Well, golf balls aren't all they found - they found other debris, not to mention plants and animals. But the golf balls - thousands of them, in some estimates hundreds of thousands - were the big surprise.

Here's what happened: Back in 2009, the television series Monster Quest - a show that pretended to take paranormal, cryptozoographic stories seriously, and that originally aired on the History (!) Channel - hired a team to operate a robotic sub and search Loch Ness for its supposed Loch Ness Monster.

And that's what the SeaTrepid did; the little submersible, remotely operated, dipped beneath the surface of Scotland's Loch Ness.

But, of course, the sub found no sign of Nessie, because the Loch Ness Monster doesn't exist. (The photo at the top is the one that started the Nessie myth back in the 1930s, but it was hoaxed.)

The SeaTrepid was picking up something unusual, though, in a constant stream of little white things. Mike O'Brien of SeaTrepid told CNN, "At first we thought they were mushrooms, there were so many. But when we lowered the camera, we were surprised to see that they were, in fact, golf balls."

You can see what the SeaTrepid was seeing in this brief video:

How did the golf balls get into Loch Ness? How do you think? For decades, golfers have apparently been standing on the shores of the massive lake, beating balls into the water. Most of the golf balls were found within several hundred yards of shore, although some had drifted out into the more remote parts of the lake.

News of the golf balls was originally met with some consternation - could that many golf balls at the bottom of a lake have a negative environmental impact? Do golf balls contain materials that could be dangerous in large quantities?

Golf balls are found in much higher concentrations in, for example, golf course lakes. Yet no adverse effects have ever been noticed. That doesn't mean the issue is settled, however (golf balls do contain minute amounts of some heavy metals, such as zinc), and there are environmental groups - some working with the Danish Golf Union - studying the issue.

Speaking of the Danish Golf Union: The DGU did a study on the lifespan of lost and discarded golf balls. It takes from 100 to 1,000 years for a standard golf ball to degrade, the organization learned. Up to one thousand years!

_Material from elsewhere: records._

From an optimization exercise on the open Yosys and OpenROAD flow, aimed at small area, a short achievable clock period and few clock cycles per item; shortcuts taken in it are not production practice.
No functional check of the RTL was part of any run shown here.

===== flow/constraint.sdc =====
create_clock -name core_clock -period 8.0 [get_ports {clk}]
set_input_delay 1.6000 -clock core_clock [delete_from_list [all_inputs] [get_ports {clk}]]
set_output_delay 1.6000 -clock core_clock [all_outputs]
set_load 0.01 [all_outputs]

===== flow/design.v =====
module aes_sbox_a (
    input  wire [7:0]  a,
    output wire [14:0] m
);
    wire T1 = a[7] ^ a[4];
    wire T2 = a[7] ^ a[2];
    wire T3 = a[7] ^ a[1];
    wire T4 = a[4] ^ a[2];
    wire T5 = a[3] ^ a[1];
    wire T6 = T1 ^ T5;
    wire T7 = a[6] ^ a[5];
    wire T8 = a[0] ^ T6;
    wire T9 = a[0] ^ T7;
    wire T10 = T6 ^ T7;
    wire T11 = a[6] ^ a[2];
    wire T12 = a[5] ^ a[2];
    wire T13 = T3 ^ T4;
    wire T14 = T6 ^ T11;
    wire T15 = T5 ^ T11;
    wire T16 = T5 ^ T12;
    wire T17 = T9 ^ T16;
    wire T18 = a[4] ^ a[0];
    wire T19 = T7 ^ T18;
    wire T20 = T1 ^ T19;
    wire T21 = a[1] ^ a[0];
    wire T22 = T7 ^ T21;
    wire T23 = T2 ^ T22;
    wire T24 = T2 ^ T10;
    wire T25 = T20 ^ T17;
    wire T26 = T3 ^ T16;
    wire T27 = T1 ^ T12;
    wire M1 = T13 & T6;
    wire M2 = T23 & T8;
    wire M3 = T14 ^ M1;
    wire M4 = T19 & a[0];
    wire M5 = M4 ^ M1;
    wire M6 = T3 & T16;
    wire M7 = T22 & T9;
    wire M8 = T26 ^ M6;
    wire M9 = T20 & T17;
    wire M10 = M9 ^ M6;
    wire M11 = T1 & T15;
    wire M12 = T4 & T27;
    wire M13 = M12 ^ M11;
    wire M14 = T2 & T10;
    wire M15 = M14 ^ M11;
    wire M16 = M3 ^ M2;
    wire M17 = M5 ^ T24;
    wire M18 = M8 ^ M7;
    wire M19 = M10 ^ M15;
    wire M20 = M16 ^ M13;
    wire M21 = M17 ^ M15;
    wire M22 = M18 ^ M13;
    wire M23 = M19 ^ T25;
    wire M24 = M22 ^ M23;
    wire M25 = M22 & M20;
    wire M26 = M21 ^ M25;
    wire M27 = M20 ^ M21;
    wire M28 = M23 ^ M25;
    wire M29 = M28 & M27;
    wire M30 = M26 & M24;
    wire M31 = M20 & M23;
    wire M32 = M27 & M31;
    wire M33 = M27 ^ M25;
    wire M34 = M21 & M22;
    wire M35 = M24 & M34;
    wire M36 = M24 ^ M25;
    wire M37 = M21 ^ M29;
    wire M38 = M32 ^ M33;
    wire M39 = M23 ^ M30;
    wire M40 = M35 ^ M36;
    assign m = {M37, M38, M39, M40, T8, a[7], T22, T12, T27, a[0], T4, T13, T17, T23, T9};
endmodule
module aes_sbox_b (
    input  wire [14:0] m,
    output wire [7:0]  y
);
    wire M37 = m[14];
    wire M38 = m[13];
    wire M39 = m[12];
    wire M40 = m[11];
    wire T8 = m[10];
    wire U0 = m[9];
    wire T22 = m[8];
    wire T12 = m[7];
    wire T27 = m[6];
    wire U7 = m[5];
    wire T4 = m[4];
    wire T13 = m[3];
    wire T17 = m[2];
    wire T23 = m[1];
    wire T9 = m[0];
    wire T1 = T12 ^ T27;
    wire T10 = T8 ^ T9;
    wire T15 = U7 ^ T17;
    wire T16 = T17 ^ T9;
    wire T19 = T13 ^ T23;
    wire T2 = T22 ^ T23;
    wire T20 = U0 ^ T9;
    wire T3 = T4 ^ T13;
    wire T6 = T8 ^ U7;
    wire M41 = M38 ^ M40;
    wire M42 = M37 ^ M39;
    wire M43 = M37 ^ M38;
    wire M44 = M39 ^ M40;
    wire M45 = M42 ^ M41;
    wire M46 = M44 & T6;
    wire M47 = M40 & T8;
    wire M48 = M39 & U7;
    wire M49 = M43 & T16;
    wire M50 = M38 & T9;
    wire M51 = M37 & T17;
    wire M52 = M42 & T15;
    wire M53 = M45 & T27;
    wire M54 = M41 & T10;
    wire M55 = M44 & T13;
    wire M56 = M40 & T23;
    wire M57 = M39 & T19;
    wire M58 = M43 & T3;
    wire M59 = M38 & T22;
    wire M60 = M37 & T20;
    wire M61 = M42 & T1;
    wire M62 = M45 & T4;
    wire M63 = M41 & T2;
    wire L0 = M61 ^ M62;
    wire L1 = M50 ^ M56;
    wire L2 = M46 ^ M48;
    wire L3 = M47 ^ M55;
    wire L4 = M54 ^ M58;
    wire L5 = M49 ^ M61;
    wire L6 = M62 ^ L5;
    wire L7 = M46 ^ L3;
    wire L8 = M51 ^ M59;
    wire L9 = M52 ^ M53;
    wire L10 = M53 ^ L4;
    wire L11 = M60 ^ L2;
    wire L12 = M48 ^ M51;
    wire L13 = M50 ^ L0;
    wire L14 = M52 ^ M61;
    wire L15 = M55 ^ L1;
    wire L16 = M56 ^ L0;
    wire L17 = M57 ^ L1;
    wire L18 = M58 ^ L8;
    wire L19 = M63 ^ L4;
    wire L20 = L0 ^ L1;
    wire L21 = L1 ^ L7;
    wire L22 = L3 ^ L12;
    wire L23 = L18 ^ L2;
    wire L24 = L15 ^ L9;
    wire L25 = L6 ^ L10;
    wire L26 = L7 ^ L9;
    wire L27 = L8 ^ L10;
    wire L28 = L11 ^ L14;
    wire L29 = L11 ^ L17;
    assign y[7] = L6 ^ L24;
    assign y[6] = ~(L16 ^ L26);
    assign y[5] = ~(L19 ^ L28);
    assign y[4] = L6 ^ L21;
    assign y[3] = L20 ^ L22;
    assign y[2] = L25 ^ L29;
    assign y[1] = ~(L13 ^ L27);
    assign y[0] = ~(L6 ^ L23);
endmodule
module aes_sbox (
    input  wire [7:0] a,
    output wire [7:0] y
);
    wire [14:0] m;
    aes_sbox_a u_a (.a(a), .m(m));
    aes_sbox_b u_b (.m(m), .y(y));
endmodule
module aes_round_a (
    input  wire [127:0] state_in,
    output wire [239:0] mid
);
    genvar i;
    generate
        for (i = 0; i < 16; i = i + 1) begin : g_sub
            aes_sbox_a u_sbox (.a(state_in[127 - 8*i -: 8]), .m(mid[239 - 15*i -: 15]));
        end
    endgenerate
endmodule
module aes_round_b #(
    parameter LOAD = 1             
) (
    input  wire [239:0] mid,
    input  wire [127:0] add_in,
    input  wire         keep,
    output wire [127:0] state_out,
    output wire [127:0] sub_out        
);
    wire [7:0] sb [0:15];
    wire [7:0] sr [0:15];
    genvar i, j;
    generate
        for (i = 0; i < 16; i = i + 1) begin : g_sub
            aes_sbox_b u_sbox (.m(mid[239 - 15*i -: 15]), .y(sb[i]));
        end
    endgenerate
    generate
        for (i = 0; i < 16; i = i + 1) begin : g_shift
            assign sr[i] = sb[(i + 4 * (i % 4)) % 16];
            assign sub_out[127 - 8*i -: 8] = sr[i];
        end
    endgenerate
    generate
        for (i = 0; i < 4; i = i + 1) begin : g_mix
            wire [7:0] a [0:3];
            wire [7:0] p [0:3];
            wire [7:0] v [0:3];
            wire [7:0] b [0:3];
            genvar k;
            for (k = 0; k < 4; k = k + 1) begin : g_byte
                assign a[k] = sr[4*i + k] & {8{LOAD == 0 || keep}};
            end
            for (k = 0; k < 4; k = k + 1) begin : g_col
                assign p[k] = a[k] ^ a[(k + 1) % 4];
                assign v[k] = a[(k + 1) % 4] ^ add_in[127 - 32*i - 8*k -: 8];
                assign b[k][0] = (p[k][7] ^ p[(k + 2) % 4][0]) ^ v[k][0];
                for (j = 1; j < 8; j = j + 1) begin : g_bit
                    if (j == 1 || j == 3 || j == 4) begin : g_r
                        assign b[k][j] = (p[k][j-1] ^ p[(k + 2) % 4][j]) ^ (v[k][j] ^ p[k][7]);
                    end else begin : g_n
                        assign b[k][j] = (p[k][j-1] ^ p[(k + 2) % 4][j]) ^ v[k][j];
                    end
                end
                assign state_out[127 - 32*i - 8*k -: 8] = b[k];
            end
        end
    endgenerate
endmodule
module aes256_key_step_a #(
    parameter ROT = 1              
) (
    input  wire [127:0] prev,
    input  wire [127:0] last,
    input  wire         rot_step,
    input  wire [7:0]   rcon,
    output wire [127:0] p,
    output wire [59:0]  mid
);
    wire [31:0] w3  = last[31:0];
    wire        rs  = ROT != 0 && rot_step;
    wire [31:0] rot = rs ? {w3[23:0], w3[31:24]} : w3;
    aes_sbox_a u_s0 (.a(rot[31:24]), .m(mid[59:45]));
    aes_sbox_a u_s1 (.a(rot[23:16]), .m(mid[44:30]));
    aes_sbox_a u_s2 (.a(rot[15:8]),  .m(mid[29:15]));
    aes_sbox_a u_s3 (.a(rot[7:0]),   .m(mid[14:0]));
    wire [31:0] rc  = rs ? {rcon, 24'h000000} : 32'h00000000;
    wire [31:0] w0  = prev[127:96];
    wire [31:0] w01 = w0 ^ prev[95:64];
    wire [31:0] w02 = w01 ^ prev[63:32];
    wire [31:0] w03 = w01 ^ (prev[63:32] ^ prev[31:0]);
    assign p = {w0 ^ rc, w01 ^ rc, w02 ^ rc, w03 ^ rc};
endmodule
module aes256_key_step_b #(
    parameter LOAD = 1             
) (
    input  wire [127:0] p,
    input  wire [59:0]  mid,
    input  wire         load,
    input  wire         gate,
    input  wire [127:0] load_val,
    output wire [127:0] next
);
    wire [31:0] sub;
    aes_sbox_b u_s0 (.m(mid[59:45]), .y(sub[31:24]));
    aes_sbox_b u_s1 (.m(mid[44:30]), .y(sub[23:16]));
    aes_sbox_b u_s2 (.m(mid[29:15]), .y(sub[15:8]));
    aes_sbox_b u_s3 (.m(mid[14:0]),  .y(sub[7:0]));
    wire [127:0] base = (LOAD != 0 && load) ? load_val : p;
    wire [31:0]  s    = sub & {32{~(LOAD != 0 && gate)}};
    assign next = {s, s, s, s} ^ base;
endmodule
module prl_tag_engine (
    input  wire         clk,
    input  wire         rst,           
    input  wire         cmd_valid,
    output wire         cmd_ready,
    input  wire [1:0]   cmd_op,        
    input  wire [1:0]   cmd_ksel,      
    input  wire [255:0] cmd_key,       
    input  wire [47:0]  cmd_frame,     
    input  wire [4:0]   cmd_pair,
    input  wire [7:0]   cmd_place,
    input  wire [7:0]   cmd_where,
    input  wire [3:0]   cmd_elem,
    input  wire [11:0]  cmd_obj,
    input  wire [2:0]   cmd_kind,
    input  wire [7:0]   cmd_state,
    output wire         tag_valid,
    input  wire         tag_ready,
    output wire [63:0]  tag,
    output wire         key_a_present,
    output wire         key_b_present
);
    localparam [1:0] OP_TAG   = 2'd0;
    localparam [1:0] OP_LOAD  = 2'd1;
    localparam [1:0] OP_CLEAR = 2'd2;
    localparam integer RUN = 10, PL = 9, SB = 8, OK = 7, PK = 6;
    localparam integer CW = 11;
    reg [255:0] key_a, key_b;
    reg [127:0] l_a, l_b;
    reg         key_a_ok, key_b_ok;
    reg         crdy;          
    reg [1:0]   op_q;          
    reg [1:0]   ksel_q;
    reg [CW-1:0] c_a1, c_a2, c_b1, c_b2;
    reg [127:0] st_a, st_b;
    reg [255:0] kst_a, kst_b;
    reg [239:0] mid_a, mid_b;
    reg [127:0] krk_a, krk_b;
    reg [127:0] kp_a, kp_b;
    reg [59:0]  kmid_a, kmid_b;
    reg         ld;            
    reg         sel;           
    reg         lpend;         
    reg         lpb;
    reg         lst;           
    reg         dl;            
    reg         park_in;       
    reg         park_on;       
    reg [7:0]   rcon;          
    reg [62:0]  t_q;           
    reg [62:0]  t_r;           
    reg         t_v;
    reg [2:0]   nsq;           
    reg [2:0]   hsq;           
    wire fire    = crdy && cmd_valid;
    wire do_tag  = fire && op_q == OP_TAG;
    wire do_load = fire && op_q == OP_LOAD && !ksel_q[1];
    wire key_wr  = crdy && op_q == OP_LOAD && !ksel_q[1];
    wire do_clr  = fire && op_q == OP_CLEAR;
    wire m_last  = c_b2[RUN] && c_b2[2:0] == 3'd7;
    wire l_wr    = m_last &&  c_b2[PL];
    wire pop     = t_v && tag_ready;
    function has_tag;
        input [CW-1:0] c;
        has_tag = (c[RUN] && c[2:0] == 3'd7 && !c[PL]) || c[PK];
    endfunction
    wire [239:0] mid_a_n;
    aes_round_a u_ra1 (.state_in(st_a), .mid(mid_a_n));
    wire [127:0] kp_a_n;
    wire [59:0]  kmid_a_n;
    aes256_key_step_a #(.ROT(1)) u_ka1 (
        .prev     (kst_a[255:128]),
        .last     (kst_a[127:0]),
        .rot_step (1'b1),
        .rcon     (rcon),
        .p        (kp_a_n),
        .mid      (kmid_a_n)
    );
    wire [127:0] st_b_n, sub_a_unused;
    aes_round_b #(.LOAD(0)) u_ra2 (
        .mid       (mid_a),
        .add_in    (krk_a),
        .keep      (1'b1),
        .state_out (st_b_n),
        .sub_out   (sub_a_unused)
    );
    wire [127:0] rk_b_n;
    aes256_key_step_b #(.LOAD(0)) u_ka2 (
        .p        (kp_a),
        .mid      (kmid_a),
        .load     (1'b0),
        .gate     (1'b0),
        .load_val (128'd0),
        .next     (rk_b_n)
    );
    wire [239:0] mid_b_n;
    aes_round_a u_rb1 (.state_in(st_b), .mid(mid_b_n));
    wire [127:0] kp_b_n;
    wire [59:0]  kmid_b_n;
    aes256_key_step_a #(.ROT(0)) u_kb1 (
        .prev     (kst_b[255:128]),
        .last     (kst_b[127:0]),
        .rot_step (1'b0),
        .rcon     (8'h00),
        .p        (kp_b_n),
        .mid      (kmid_b_n)
    );
    wire [255:0] slot_key = sel ? key_b : key_a;
    wire [127:0] slot_l   = sel ? l_b : l_a;
    wire [127:0] cmd_msg = {cmd_frame, 3'b000, cmd_pair, cmd_place, cmd_where,
                            4'h0, cmd_elem, 4'h0, cmd_obj, 5'b00000, cmd_kind,
                            cmd_state, 16'h0000};
    wire [127:0] k1       = {slot_l[126:0], 1'b0} ^ (slot_l[127] ? 128'h87 : 128'h0);
    wire [127:0] msg_k1   = (cmd_msg ^ k1) & {128{ld && !lst}};
    wire [127:0] kst_hi_n = ld ? slot_key[255:128] : krk_b;
    wire [127:0] st_a_n, sub_b;
    aes_round_b #(.LOAD(1)) u_rb2 (
        .mid       (mid_b),
        .add_in    (kst_hi_n ^ msg_k1),
        .keep      (!ld),
        .state_out (st_a_n),
        .sub_out   (sub_b)
    );
    wire [127:0] fin = sub_b ^ krk_b;
    wire [127:0] rk_a_n;
    aes256_key_step_b #(.LOAD(1)) u_kb2 (
        .p        (kp_b),
        .mid      (kmid_b),
        .load     (ld || park_in),
        .gate     (ld || park_in || park_on),
        .load_val ({park_in ? fin[127:66] : slot_key[127:66], slot_key[65:0]}),
        .next     (rk_a_n)
    );
    wire slot_ok = !ksel_q[1] && (ksel_q[0] ? key_b_ok : key_a_ok);
    reg [CW-1:0] c_a1_n;
    always @(*) begin
        if (lst)
            c_a1_n = {1'b1, 1'b1, lpb, 1'b0, 1'b0, 3'd0, 3'd1};
        else if (do_tag)
            c_a1_n = {1'b1, 1'b0, ksel_q[0], slot_ok, 1'b0, nsq, 3'd1};
        else if (has_tag(c_b2) && !dl)
            c_a1_n = {1'b0, 1'b0, c_b2[SB], c_b2[OK], 1'b1, c_b2[5:3], 3'd0};
        else if (c_b2[RUN] && !m_last)
            c_a1_n = {c_b2[CW-1:3], c_b2[2:0] + 3'd1};
        else
            c_a1_n = {CW{1'b0}};
    end
    wire       t_v_n = dl || (t_v && !tag_ready);
    wire [2:0] hsq_n = hsq + {2'b00, dl};
    wire dl_n   = has_tag(c_b1) && c_b1[5:3] == hsq_n && !t_v_n;
    wire park_in_n = has_tag(c_b1) && !c_b1[PK] && !dl_n;
    wire park_on_n = c_b1[PK] && !dl_n;
    reg [7:0] rcon_n;
    always @(*) begin
        case (c_a1_n[2:0])
            3'd1:    rcon_n = 8'h01;
            3'd2:    rcon_n = 8'h02;
            3'd3:    rcon_n = 8'h04;
            3'd4:    rcon_n = 8'h08;
            3'd5:    rcon_n = 8'h10;
            3'd6:    rcon_n = 8'h20;
            3'd7:    rcon_n = 8'h40;
            default: rcon_n = 8'h00;
        endcase
    end
    wire free_n  = (!c_b1[RUN] && !c_b1[PK]) || dl_n;
    wire ld_n    = free_n;
    wire lpend_n = (lpend && !lst) || do_load;
    wire lpb_n   = do_load ? ksel_q[0] : lpb;
    wire lst_n   = lpend_n && free_n;
    function lbusy;
        input [CW-1:0] c;
        input       s;
        lbusy = c[RUN] && c[PL] && c[SB] == s;
    endfunction
    wire lbusy_a = (lpend_n && !lpb_n) ||
                   lbusy(c_a1_n, 1'b0) || lbusy(c_a1, 1'b0) ||
                   lbusy(c_a2, 1'b0)   || lbusy(c_b1, 1'b0);
    wire lbusy_b = (lpend_n && lpb_n) ||
                   lbusy(c_a1_n, 1'b1) || lbusy(c_a1, 1'b1) ||
                   lbusy(c_a2, 1'b1)   || lbusy(c_b1, 1'b1);
    wire lconf   = (cmd_op == OP_TAG && !cmd_ksel[1] && (cmd_ksel[0] ? lbusy_b : lbusy_a)) ||
                   (cmd_op == OP_LOAD && (lbusy_a || lbusy_b));
    wire [61:0] mac = c_b2[PK] ? kp_b[127:66] : fin[127:66];
    wire [62:0] tin = {c_b2[OK] & c_b2[SB], mac & {62{c_b2[OK]}}};
    always @(posedge clk) begin
        op_q   <= cmd_op;
        ksel_q <= cmd_ksel;
        sel    <= lst_n ? lpb_n : cmd_ksel[0];
        lpb    <= lpb_n;
        mid_a  <= mid_a_n;
        krk_a  <= kst_a[127:0];
        kp_a   <= kp_a_n;
        kmid_a <= kmid_a_n;
        st_b   <= st_b_n;
        kst_b  <= {krk_a, rk_b_n};
        mid_b  <= mid_b_n;
        krk_b  <= kst_b[127:0];
        kp_b   <= {kp_b_n[127:96], c_b1[PK] ? kst_b[223:194] : kp_b_n[95:66], kp_b_n[65:0]};
        kmid_b <= kmid_b_n;
        st_a   <= st_a_n;
        kst_a  <= {kst_hi_n, rk_a_n};
        if (key_wr && !ksel_q[0]) key_a <= cmd_key;
        if (key_wr &&  ksel_q[0]) key_b <= cmd_key;
        if (l_wr && !c_b2[SB]) l_a <= fin;
        if (l_wr &&  c_b2[SB]) l_b <= fin;
        t_q <= dl ? tin : t_r;
        t_r <= dl ? tin : t_q;
        if (rst) begin
            crdy     <= 1'b0;
            key_a_ok <= 1'b0;
            key_b_ok <= 1'b0;
            c_a1     <= {CW{1'b0}};
            c_a2     <= {CW{1'b0}};
            c_b1     <= {CW{1'b0}};
            c_b2     <= {CW{1'b0}};
            ld       <= 1'b1;
            lpend    <= 1'b0;
            lst      <= 1'b0;
            dl       <= 1'b0;
            park_in  <= 1'b0;
            park_on  <= 1'b0;
            rcon     <= 8'h00;
            t_v      <= 1'b0;
            nsq      <= 3'd0;
            hsq      <= 3'd0;
        end else begin
            crdy  <= cmd_valid && !fire && free_n && !lst_n && !lconf;
            lpend <= lpend_n;
            lst   <= lst_n;
            c_a1  <= c_a1_n;
            c_a2  <= c_a1;
            c_b1  <= c_a2;
            c_b2  <= c_b1;
            ld    <= ld_n;
            dl    <= dl_n;
            park_in <= park_in_n;
            park_on <= park_on_n;
            rcon  <= rcon_n;
            t_v   <= t_v_n;
            hsq   <= hsq_n;
            if (do_tag) nsq <= nsq + 3'd1;
            if (do_load && !ksel_q[0]) key_a_ok <= 1'b1;
            if (do_load &&  ksel_q[0]) key_b_ok <= 1'b1;
            if (do_clr) begin
                key_a_ok <= 1'b0;
                key_b_ok <= 1'b0;
            end
        end
    end
    assign cmd_ready     = crdy;
    assign tag_valid     = t_v;
    assign tag           = {1'b0, t_q};
    assign key_a_present = key_a_ok;
    assign key_b_present = key_b_ok;
endmodule

===== flow/flow/run.sh =====
#!/bin/bash
set -euo pipefail
bash standard.sh "BUFFER_PORTS_ARGS=-buffer_cell sky130_fd_sc_hd__buf_1" finish > flow_make.log 2>&1

===== flow/standard.sh =====
#!/bin/bash
# synth_recipe.tcl (not shown) runs the flow's synth.tcl, then flattens the netlist and writes it again
# the make line also repeats each setting of config.mk as NAME=value (left out here)
make -C /OpenROAD-flow-scripts/flow DESIGN_CONFIG=/design/flow/config.mk WORK_HOME=/design/flow/orfs CLKGATE_MAP_FILE= SYNTH_SCRIPT=/design/flow/synth_recipe.tcl "${@:-finish}"

===== flow/config.mk =====
export PLATFORM = sky130hd
export DESIGN_NAME = prl_tag_engine
export DESIGN_NICKNAME = prl_tag_engine
export VERILOG_FILES = /design/flow/design.v
export SDC_FILE = /design/flow/constraint.sdc
export NUM_CORES = 8
export LEC_CHECK = 0
export CAP_MARGIN = 20
export CORE_MARGIN = 2
export CORE_UTILIZATION = 25
export CTS_CLUSTER_DIAMETER = 100
export CTS_CLUSTER_SIZE = 20
export PLACE_DENSITY = 0.45
export SETUP_SLACK_MARGIN = 4.8
export SLEW_MARGIN = 20

==> summary.md, run 1 <==
| Metric | Value |
|---|---|
| Post-synth design cell area | between 0.15 and 0.2 mm^2 |
| Starting Density | ~25% |
| Crit path arrival time | approximately 4.1 ns |
| H-Tree Depth | 4 |
| Crit path launch type | register |
| Hold crit path type | reg2reg |
| Final number of max-transition violations | 0 |
| Crit Path Max Fanout | 30 |
| Setup CP Type | reg2reg |
| Core area | about 0.6 mm^2 |
| Clock Tree Root | clkbuf_16 |
| Buffers on Ports | approximately 430 |
| Register area share after synthesis | a little over two fifths |
| FILL cells | about 63000 |
| Placed inst area | 0.163 mm^2 |
| Antenna viol nets, final | 0 |
| Routed wire length | around 600000 um |
| Unrepaired setup endpoints after global routing | true |
| Synth-to-layout area growth | 19.4% |
| Clk_skew | about 0.11 ns |
| Routed WL per cell | between 20 and 25 um |
| Number of placement rows | 286 |
| Synthesized flop and latch total | 2831 |
| Final nets | roughly 16000 |
| Pin count of the biggest net entering global routing | 105 |
| First-pass GRT wire length | 807000 um |
| Max-cap viol count | 0 |
| Final hold slack | approximately 0.29 ns |
| Iteration-0 DRC Markers | about 8800 |
| Fmax | 310 MHz |
| Vias in the first global route | between 100k and 150k |
| Worst slew margin | between 10% and 20% |
| Post-synth EDFFs | approximately 770 |
| Final Cell Area | about 0.18 mm^2 |
| Cells after Synth | 15339 |
| CP required | between 8 and 9 ns |
| DRC violations left | 0 |
| Synth unique cells | between 90 and 100 |
| Via-to-Cell Ratio | about 4.5 |
| Layout cells sized above 1 | between 15 and 20% |
| Clock Tree Buf Depth | 4 |
| CTS Sinks | roughly 2800 |
| Clock transition at path regs | 0.09 ns |
| Detailed placer's ending HPWL | between 400000 and 500000 um |
| Hold Vio Cnt, Final | 0 |
| Ys flop type | dfxtp_1 |
| Final setup fails | 0 |
| Clock latency on the worst-skew pair | 0.99 ns |
| Total global-route track usage | a little under a fifth |
| Placer Congestion | approximately 0.93 |
| Synth async-reset ratio | 0% |
| Endpoint type of the worst setup path | register |
| Die width | 785 um |
| Register area | about 0.065 mm^2 |
| Yosys warns | 3 |
| Worst-margin pin slew | around 1.2 ns |
| Io pins | approximately 430 |
| Routed via count | roughly 110k |
| Tmin final | 3.23 ns |
| Antenna violations before repair | 73 |
| Status | no timing/DRC/antenna violations |
| Gr ovfl total | 0 |
| Syn_area_per_cell | slightly below 10 um^2 |
| Die Height | 785 um |
| CTS tree | done |
| CTS Hold Bufs | 0 |
| Area of the die | 0.616 mm^2 |
| Tcrit/Tclk final | between 40% and 50% |
| DRT Pass-1 Iters | 6 |
| Multi-input logic area | approximately 0.093 mm^2 |
| Total CTS buffers | roughly 180 |
-- cell type report --
cell class / count / area share, %
multi-input cells: 11198 / 50.9
repair buffers: 1020 / 3.76
flip-flops and latches: 2831 / 35.9
well taps: 8064 / 5.54
diodes: 36 / 0.0495
clock buffers: 268 / 2.68
clock inverters: 35 / 0.245
inverters: 444 / 0.918
-- Yosys cell counts, types with 238 or more instances --
cell / instances / area, um^2
nor2_1: 1118 / 4200
nand2_1: 851 / 3190
xor2_1: 1567 / 13700
inv_1: 403 / 1510
nand3_1: 238 / 1190
edfxtp_1: 768 / 23100
clkbuf_1: 630 / 2360
xnor2_1: 3404 / 29800
mux2i_1: 558 / 5590
o21ai_0: 641 / 3210
a21oi_1: 680 / 3400
dfxtp_1: 2063 / 41300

So, while Nessie doesn't have to worry about orphaned golf balls (because Nessie is a myth), the rest of society does: By one estimate, 300 million golf balls a year are lost or thrown out every year in the United States alone.

So let's be safe now to avoid being sorry later: Never hit golf balls into woods, bodies of water or other natural environments that aren't part of a golf facility.

Or, if you simply must, hunt down the few biodegradable golf balls that are on the market and stock up.